SAN FRANCISCO, May 28 (UPI) — U.S. researchers say surgery may be indicated for those with chronic or recurring appendicitis.
Researchers at the University of California, San Francisco, say this type of appendicitis — much less common than acute appendicitis — may be diagnosed when patients had normal white blood cell counts and mild pain but positive computed tomography scans.
“The decision to forgo surgery in these patients often results in missed appendicitis, with a possible increased risk of perforation,” study co-author Dr. Emily Webb says in a statement. “When the appendix is not completely obstructed, it can result in a milder form of appendicitis that is chronic or recurring, but the three forms of appendicitis, acute, chronic and recurrent, are indistinguishable on CT scans.”
Webb and colleagues reviewed CT reports and medical records for 2,283 patients with suspected appendicitis from 2002 to 2007. Of these, 23 percent had CT findings indicating probable or definite appendicitis and of these patients more than 80 percent had the appendix quickly removed.

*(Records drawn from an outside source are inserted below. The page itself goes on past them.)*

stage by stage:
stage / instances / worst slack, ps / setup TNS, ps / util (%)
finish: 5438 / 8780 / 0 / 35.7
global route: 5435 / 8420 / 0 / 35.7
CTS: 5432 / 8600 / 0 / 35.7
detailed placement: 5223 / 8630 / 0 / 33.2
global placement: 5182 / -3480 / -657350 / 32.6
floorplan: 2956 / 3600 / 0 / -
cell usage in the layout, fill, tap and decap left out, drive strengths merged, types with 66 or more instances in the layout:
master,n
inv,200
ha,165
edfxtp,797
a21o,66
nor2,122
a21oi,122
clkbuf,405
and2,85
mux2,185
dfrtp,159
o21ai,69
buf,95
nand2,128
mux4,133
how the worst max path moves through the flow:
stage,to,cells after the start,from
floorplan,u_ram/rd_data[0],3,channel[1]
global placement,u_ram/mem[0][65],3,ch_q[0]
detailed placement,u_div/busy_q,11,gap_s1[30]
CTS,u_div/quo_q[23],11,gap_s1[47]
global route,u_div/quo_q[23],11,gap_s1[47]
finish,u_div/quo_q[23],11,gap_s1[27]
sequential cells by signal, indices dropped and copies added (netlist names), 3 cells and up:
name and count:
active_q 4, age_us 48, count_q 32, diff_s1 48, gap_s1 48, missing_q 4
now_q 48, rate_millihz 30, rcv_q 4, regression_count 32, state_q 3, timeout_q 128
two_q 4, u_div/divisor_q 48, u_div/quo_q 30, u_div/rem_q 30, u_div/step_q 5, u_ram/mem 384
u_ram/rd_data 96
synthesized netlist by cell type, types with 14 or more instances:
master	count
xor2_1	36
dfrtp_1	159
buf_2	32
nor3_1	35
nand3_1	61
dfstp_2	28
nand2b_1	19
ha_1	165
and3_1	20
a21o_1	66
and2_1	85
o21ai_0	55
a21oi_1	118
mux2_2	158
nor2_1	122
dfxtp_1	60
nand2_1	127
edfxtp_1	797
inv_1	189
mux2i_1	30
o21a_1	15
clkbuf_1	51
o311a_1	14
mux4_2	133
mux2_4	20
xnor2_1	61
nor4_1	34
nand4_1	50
--- src/rtl/core/lrupr_pkg.sv ---
// Shared types and constants for the LRU page replacement block
package lrupr_pkg;

  localparam int CFG_W      = 4;
  localparam int PAGE_IN_W  = 16;
  localparam int FIDX_W     = 3;
  localparam int HIT_W      = 16;

  localparam logic [CFG_W-1:0] CFG_RESET = 4'd8;
  localparam logic [HIT_W-1:0] HIT_MAX   = 16'hFFFF;

  // Control for the recency update
  typedef struct packed {
    logic en;       // apply the update this cycle
    logic age_all;  // fill of an empty frame: every other valid frame ages
  } age_ctrl_t;

endpackage

--- src/rtl/core/lrupr_age.sv ---
// Parallel recency-rank update applied once per reference
module lrupr_age #(
  parameter int FRAMES = 8,
  parameter int RW     = 3
) (
  input  lrupr_pkg::age_ctrl_t ctrl,
  input  logic [RW-1:0]        sel_f,
  input  logic [RW-1:0]        limit,
  input  logic [RW-1:0]        last_idx,
  input  logic [FRAMES-1:0]    valid,
  input  logic [RW-1:0]        rank [FRAMES],
  output logic [RW-1:0]        rank_next [FRAMES]
);
  import lrupr_pkg::*;

  localparam logic [RW-1:0] RMAX = RW'(FRAMES - 1);

  always_comb begin
    for (int i = 0; i < FRAMES; i++) begin
      rank_next[i] = rank[i];
      if (ctrl.en && (RW'(i) <= last_idx)) begin
        if (RW'(i) == sel_f) begin
          rank_next[i] = '0;
        end else if (valid[i] && (ctrl.age_all || rank[i] < limit) && rank[i] != RMAX) begin
          rank_next[i] = rank[i] + 1'b1;
        end
      end
    end
  end

endmodule

--- src/rtl/core/lru_page_replacement.sv ---
// An accepted start enters SCAN, which walks the active frames (1..FRAMES); UPDATE then raises the done strobe.
// A hit ends the scan early.
// The block does not accept a new reference while busy with the current one.
// The scan makes one page compare per cycle through a single comparator.
// Reset (rst, synchronous): frames empty, ranks and hit count zero, frames_in_use back to 8.
// Frame page contents are not cleared; no clearing pass is needed.
module lru_page_replacement #(
  parameter int FRAMES    = 8,
  parameter int PAGE_BITS = 16
) (
  input  logic                            clk,
  input  logic                            rst,
  input  logic                            cfg_wr_en,
  input  logic [lrupr_pkg::CFG_W-1:0]     cfg_wr_data,
  input  logic                            start,
  input  logic [lrupr_pkg::PAGE_IN_W-1:0] page_number,
  output logic                            busy,
  output logic                            done,
  output logic                            hit,
  output logic [lrupr_pkg::FIDX_W-1:0]    frame_index,
  output logic                            evicted_valid,
  output logic [lrupr_pkg::PAGE_IN_W-1:0] evicted_page,
  output logic [lrupr_pkg::HIT_W-1:0]     hit_total
);
  import lrupr_pkg::*;

  localparam int IW = (FRAMES > 1) ? $clog2(FRAMES) : 1;
  localparam logic [CFG_W:0] FRAMES_C = (CFG_W + 1)'(FRAMES);

  typedef enum logic [1:0] {IDLE, SCAN, UPDATE} state_t;

  state_t                 state;
  logic [CFG_W-1:0]       frames_in_use;
  logic [PAGE_BITS-1:0]   frame_page [FRAMES];
  logic [FRAMES-1:0]      frame_valid;
  logic [IW-1:0]          rank [FRAMES];
  logic [IW-1:0]          rank_next [FRAMES];
  logic [HIT_W-1:0]       hit_counter;

  logic [IW-1:0]          idx;
  logic [PAGE_BITS-1:0]   page_q;
  logic                   hit_q;
  logic [IW-1:0]          hit_f;
  logic                   empty_q;
  logic [IW-1:0]          empty_f;
  logic [IW-1:0]          best;
  logic [IW-1:0]          vic_f;
  logic [PAGE_BITS-1:0]   vic_page;

  logic [IW-1:0]          last_idx;
  logic [CFG_W-1:0]       cfg_m1;
  logic [PAGE_BITS-1:0]   cur_page;
  logic                   cur_valid;
  logic [IW-1:0]          cur_rank;
  logic                   match;
  logic [IW-1:0]          sel_f;
  logic                   evict;
  logic [HIT_W-1:0]       hit_counter_next;
  age_ctrl_t              age_ctrl;

  // Clamp the register to 1..FRAMES, held as the last frame index
  assign cfg_m1 = frames_in_use - 1'b1;
  always_comb begin
    if (frames_in_use == '0) begin
      last_idx = '0;
    end else if ({1'b0, frames_in_use} > FRAMES_C) begin
      last_idx = IW'(FRAMES - 1);
    end else begin
      last_idx = cfg_m1[IW-1:0];
    end
  end

  assign cur_page  = frame_page[idx];
  assign cur_valid = frame_valid[idx];
  assign cur_rank  = rank[idx];
  assign match     = cur_valid && (cur_page == page_q);

  assign sel_f = hit_q ? hit_f : (empty_q ? empty_f : vic_f);
  assign evict = !hit_q && !empty_q;
  assign hit_counter_next = (hit_q && hit_counter != HIT_MAX) ? hit_counter + 1'b1
                                                              : hit_counter;

  assign age_ctrl.en      = (state == UPDATE);
  assign age_ctrl.age_all = !hit_q && empty_q;

  // best holds the hit frame's rank on a hit, the victim's rank otherwise
  lrupr_age #(
    .FRAMES (FRAMES),
    .RW     (IW)
  ) u_age (
    .ctrl      (age_ctrl),
    .sel_f     (sel_f),
    .limit     (best),
    .last_idx  (last_idx),
    .valid     (frame_valid),
    .rank      (rank),
    .rank_next (rank_next)
  );

  assign busy = (state != IDLE);

  always_ff @(posedge clk) begin
    if (state == UPDATE && !hit_q) begin
      frame_page[sel_f] <= page_q;
    end
  end

  always_ff @(posedge clk) begin
    if (rst) begin
      state         <= IDLE;
      frames_in_use <= CFG_RESET;
      frame_valid   <= '0;
      hit_counter   <= '0;
      for (int i = 0; i < FRAMES; i++) begin
        rank[i] <= '0;
      end
      idx           <= '0;
      page_q        <= '0;
      hit_q         <= 1'b0;
      hit_f         <= '0;
      empty_q       <= 1'b0;
      empty_f       <= '0;
      best          <= '0;
      vic_f         <= '0;
      vic_page      <= '0;
      done          <= 1'b0;
      hit           <= 1'b0;
      frame_index   <= '0;
      evicted_valid <= 1'b0;
      evicted_page  <= '0;
      hit_total     <= '0;
    end else begin
      done <= 1'b0;
      for (int i = 0; i < FRAMES; i++) begin
        rank[i] <= rank_next[i];
      end
      if (cfg_wr_en) begin
        frames_in_use <= cfg_wr_data;
      end
      case (state)
        IDLE: begin
          if (start) begin
            page_q  <= PAGE_BITS'(page_number);
            idx     <= '0;
            hit_q   <= 1'b0;
            empty_q <= 1'b0;
            best    <= '0;
            state   <= SCAN;
          end
        end
        SCAN: begin
          if (match) begin
            hit_q <= 1'b1;
            hit_f <= idx;
            best  <= cur_rank;
            state <= UPDATE;
          end else begin
            if (!cur_valid && !empty_q) begin
              empty_q <= 1'b1;
              empty_f <= idx;
            end
            // first frame seeds the victim; later ones replace it only when strictly older
            if (idx == '0 || cur_rank > best) begin
              best     <= cur_rank;
              vic_f    <= idx;
              vic_page <= cur_page;
            end
            if (idx == last_idx) begin
              state <= UPDATE;
            end else begin
              idx <= idx + 1'b1;
            end
          end
        end
        UPDATE: begin
          if (!hit_q) begin
            frame_valid[sel_f] <= 1'b1;
          end
          hit_counter   <= hit_counter_next;
          done          <= 1'b1;
          hit           <= hit_q;
          frame_index   <= FIDX_W'(sel_f);
          evicted_valid <= evict;
          evicted_page  <= evict ? PAGE_IN_W'(vic_page) : '0;
          hit_total     <= hit_counter_next;
          state         <= IDLE;
        end
        default: begin
          state <= IDLE;
        end
      endcase
    end
  end

endmodule

--- config.mk ---
export PLATFORM = sky130hd
export DESIGN_NAME = lru_page_replacement
export DESIGN_NICKNAME = d
export VERILOG_FILES = /design/src/rtl/core/lrupr_pkg.sv /design/src/rtl/core/lrupr_age.sv /design/src/rtl/core/lru_page_replacement.sv
export SDC_FILE = /design/constraint.sdc
export NUM_CORES = 1
export LEC_CHECK = 0
export BUFFER_PORTS_ARGS = -buffer_cell sky130_fd_sc_hd__buf_2
export CELL_PAD_IN_SITES_DETAIL_PLACEMENT = 1
export CELL_PAD_IN_SITES_GLOBAL_PLACEMENT = 1
export CORE_ASPECT_RATIO = 0.8
export CORE_MARGIN = 4
export CORE_UTILIZATION = 50
export DETAILED_ROUTE_END_ITERATION = 6
export HOLD_SLACK_MARGIN = 0.02
export PLACE_DENSITY = 0.82
export SYNTH_ARGS = -nofsm -noshare
export SYNTH_HDL_FRONTEND = slang
export SYNTH_HIERARCHICAL = 1
export SYNTH_SLANG_ARGS = --single-unit
--- constraint.sdc ---
create_clock -name clk -period 4.4 [get_ports clk]
set_input_delay 0.22 -clock clk [delete_from_list [all_inputs] [get_ports clk]]
set_output_delay 0.22 -clock clk [all_outputs]
set_load 0.005 [all_outputs]
==> metrics.cfg <==
[status]
outcome = finished, final reports clean

[clock_tree]
cts_buffers = 26
clock_sinks = 256
cts.htree.levels = 1
clkTransAtPathRegs_ps = 60
cts_tree = done
cts_setup_buffers = 0
clockBufferDepth = 3
cts-root-buf = clkbuf_16
clock_latency_ps = 540

[synth]
seq_area_frac_synth_pct = 56.8
synth_edf_count = 128
synthArstFlopShare_pct = 0
synth_cells = 954
synth_area_per_cell_sq_um = 11.8
syn_nets = 1017
yosys_warnings = 6
yosys-top-cells-area = edfxtp_1 34%, dfxtp_1 23%, ha_1 4.3%, mux2i_1 3.9%, nor2_1 3.4%
ys_ff_latch = 256
synth_flop_cell = edfxtp_1
yosys.area.top_type_share_pct = 34.1
synth.distinct_cells = 63
synth_area_sq_um = 11300
synth_area_leader_cell = edfxtp_1

[setup_path]
critPathSlowestCell = o41a_1
worstPathCellList = buf_4, mux4_1, mux2i_1, xnor2_1, nor4_2, nand2_1, o41a_1, a21oi_1, a311oi_1
cp-end-kind = flop
rr_endpoint = vic_page[5]$_SDFFE_PP0P_
crit_type = flop to flop
slowest_delay_ps = 930
start_kind = flop
worstPathRequired_ps = 4830
path_buf_inv = 1
r2r_cells = 9
path_max_fanout = 27
worst_ep_arrival_time_ps = 4290
crit_family = compound AO/OA/AOI/OAI gates
regToRegSetupSlack_ps = 540

[sta]
tns_ps = 0
fin_crit_ps = 3860
tightest_slew_ps = 1240
rsz0062_at_grt = false
finalMaxSlewViolations = 0
max_slew_margin_pct = 17.3
clock.fmax_ghz = 0.259
finalHoldViolCount = 0
fin_crit_sh_pct = 87.7
finClkSkew_ps = 23.6
finalSetupViolations = 0
timing.hold.ws_ps = 32.5

[global_route]
grt_util_met2_pct = 41.6
top_usage_layer = met2
grt.total_usage_pct = 25.0
grt_pass1_vias = 8511
use_met1_pct = 34.4
use_met3_pct = 4.70
antenna_found_initial = 0
grt_pass1_wl_um = 48900
grt_max_degree = 83
grt_overflow = 0

[power]
p_seq_share_pct = 48.8
p_leak_nw = 4.83
p_comb_share_pct = 6.9
p_clk_share_pct = 44.4
p_int_mw = 4.15
switching_share_pct = 23.1
p_per_area_nw_per_um2 = 413
vdd_ir_drop_max_mv = 0.344
p_switching_mw = 1.25

[run]
drv_cap = 0

[detailed_routing]
vias = 8051
viasPerCell = 5.94
wirelength_um = 31100
wl_per_cell_um = 22.9
final_antenna_net_count = 0
first_iter_violations = 785
drcViolationCount = 0
drt_first_pass_iters = 5

[min_path]
worst_hold_path_type = input pin to flop
min_path_cells = 3
whs_endpoint = frames_in_use[1]$_SDFFE_PP0P_
min-delay-start = cfg_wr_en

[die]
start_util_pct = 51.6
rows = 48
coreArea_sq_um = 21900
io-pin-count = 63
die_h_um = 142
die-area_sq_um = 25000
die_width_um = 176

[final_layout]
antenna_cells = 0
fin_nets = 1099
layout-drive-gt1-share_pct = 15.7
area_growth_pct = 15.8

[placed_design]
portBuffers = 62
place_hpwl_um = 20200
gp_congestion = 0.846

worst reg2reg max path: stages (launching register included):
cell      delay, ps
dfxtp_1         610
buf_4           420
mux4_1          600
mux2i_1         260
xnor2_1         180
nor4_2           70
nand2_1         160
o41a_1          930
a21oi_1         200
a311oi_1        350
how the worst max path moves through the flow:
stage	startpoint	endpoint	slack [ps]	cells after the start
after detailed placement	flop	vic_page[9]$_SDFFE_PP0P_	660	9
after floorplan	idx[0]$_SDFFE_PP0P_	vic_page[9]$_SDFFE_PP0P_	1130	13
after global routing	flop	vic_page[5]$_SDFFE_PP0P_	320	9
after global placement	flop	best[1]$_SDFFE_PP0P_	760	9
final	flop	vic_page[5]$_SDFFE_PP0P_	540	9
after CTS	flop	vic_page[5]$_SDFFE_PP0P_	500	9
power groups by stage:
stage,Clock (mW),Sequential [mW],Combinational [mW]
floorplan,0,2.64,0.248
global placement,0,2.67,0.327
detailed placement,0,2.68,0.343
CTS,2.41,2.63,0.366
global route,2.54,2.63,0.399
finish,2.39,2.63,0.370
metal layers:
metal  part of all wire, %  up-vias
met5                     0        -
met4                   1.9        0
met3                   6.6       43
li1                      -     3661
met2                    48      285
met1                    43     4062
synth_stat cells (5+ instances only):
master	instances
or3_1	10
nand3_1	20
mux2i_1	44
edfxtp_1	128
nor2_1	103
nand4_1	8
a311oi_1	9
nor3_1	17
a22oi_1	18
o21ai_1	5
buf_2	8
inv_1	17
o21ai_0	27
o211ai_1	5
nor2b_1	34
a211oi_1	8
nand2b_1	14
mux2_2	8
ha_1	39
a21oi_1	62
dfxtp_1	128
nand2_1	78
buf_1	5
xnor2_1	18
mux4_2	15
xor2_1	17
clkbuf_1	34
mux4_1	13
cells by family after synthesis:
family / Yosys count / share of synthesized area (%)
and+or+nand+nor: 307 / 13.1
DFF: 256 / 56.8
AOI/OAI and AO/OA: 168 / 9.61
muxes: 81 / 10.8
buffers and inverters: 68 / 2.63
adders and majority gates: 39 / 4.33
xor gates and xnor gates: 35 / 2.72
registers in the layout, indices dropped and copies added (netlist names), 2 cells and up, named ones only:
register / count
frame_page: 128
rank: 24
evicted_page: 16
hit_counter: 16
page_q: 16
vic_page: 16
frame_valid: 8
frames_in_use: 4
best: 3
empty_f: 3
frame_index: 3
hit_f: 3
idx: 3
vic_f: 3
state: 2
repair_timing:
| item | CTS | global route |
|---|---|---|
| hold endpoints to repair | 20 | 0 |
| hold buffers | 22 | 0 |
| resized for setup | 0 | 0 |
cell type report:
class,instances,area [sq um]
sequential,256,6410
inverter,18,67.6
tap,300,375
multi-input combinational,630,4590
fill,2301,8810
timing repair buffer,104,683
clock buffer,35,726
clock inverter,13,204
layout by cell type (no fill, tap or decap), drive strengths merged, types with 5 or more instances in the layout:
cell type	instances
nand2b	14
mux4	28
a21oi	62
nor2	104
nand4	8
mux2	8
mux2i	45
buf	82
dlygate4sd3	22
or3	11
edfxtp	128
xor2	17
clkinv	7
ha	39
nand2	78
a211oi	8
o211ai	5
xnor2	18
bufinv	5
nor3	17
nor2b	34
nand3	20
a22oi	18
inv	18
o21ai	32
a311oi	10
dfxtp	128
clkbuf	35
stage by stage:
stage / util [%] / power [mW] / setup WS [ps] / cell area (sq um) / instances
finish: 59.7 / 5.39 / 539 / 13100 / 1356
global route: 59.7 / 5.57 / 319 / 13100 / 1356
CTS: 59.7 / 5.40 / 503 / 13100 / 1356
detailed placement: 54.5 / 3.02 / 655 / 11900 / 1286
global placement: 54.5 / 3.00 / 763 / 11900 / 1286
floorplan: - / 2.89 / 1130 / 11300 / 954
No activity file was read; power rests on OpenSTA's default activity.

The study, scheduled to be published in the July issue of Radiology, reported of those with positive CT scans, 10 percent had non-surgical treatments such as antibiotics or drainage. Four patients were lost to follow up and the remaining 3 percent were diagnosed with chronic and recurrent appendicitis and five of these later had the appendix removed — an average of four months later — with appendicitis confirmed in all cases.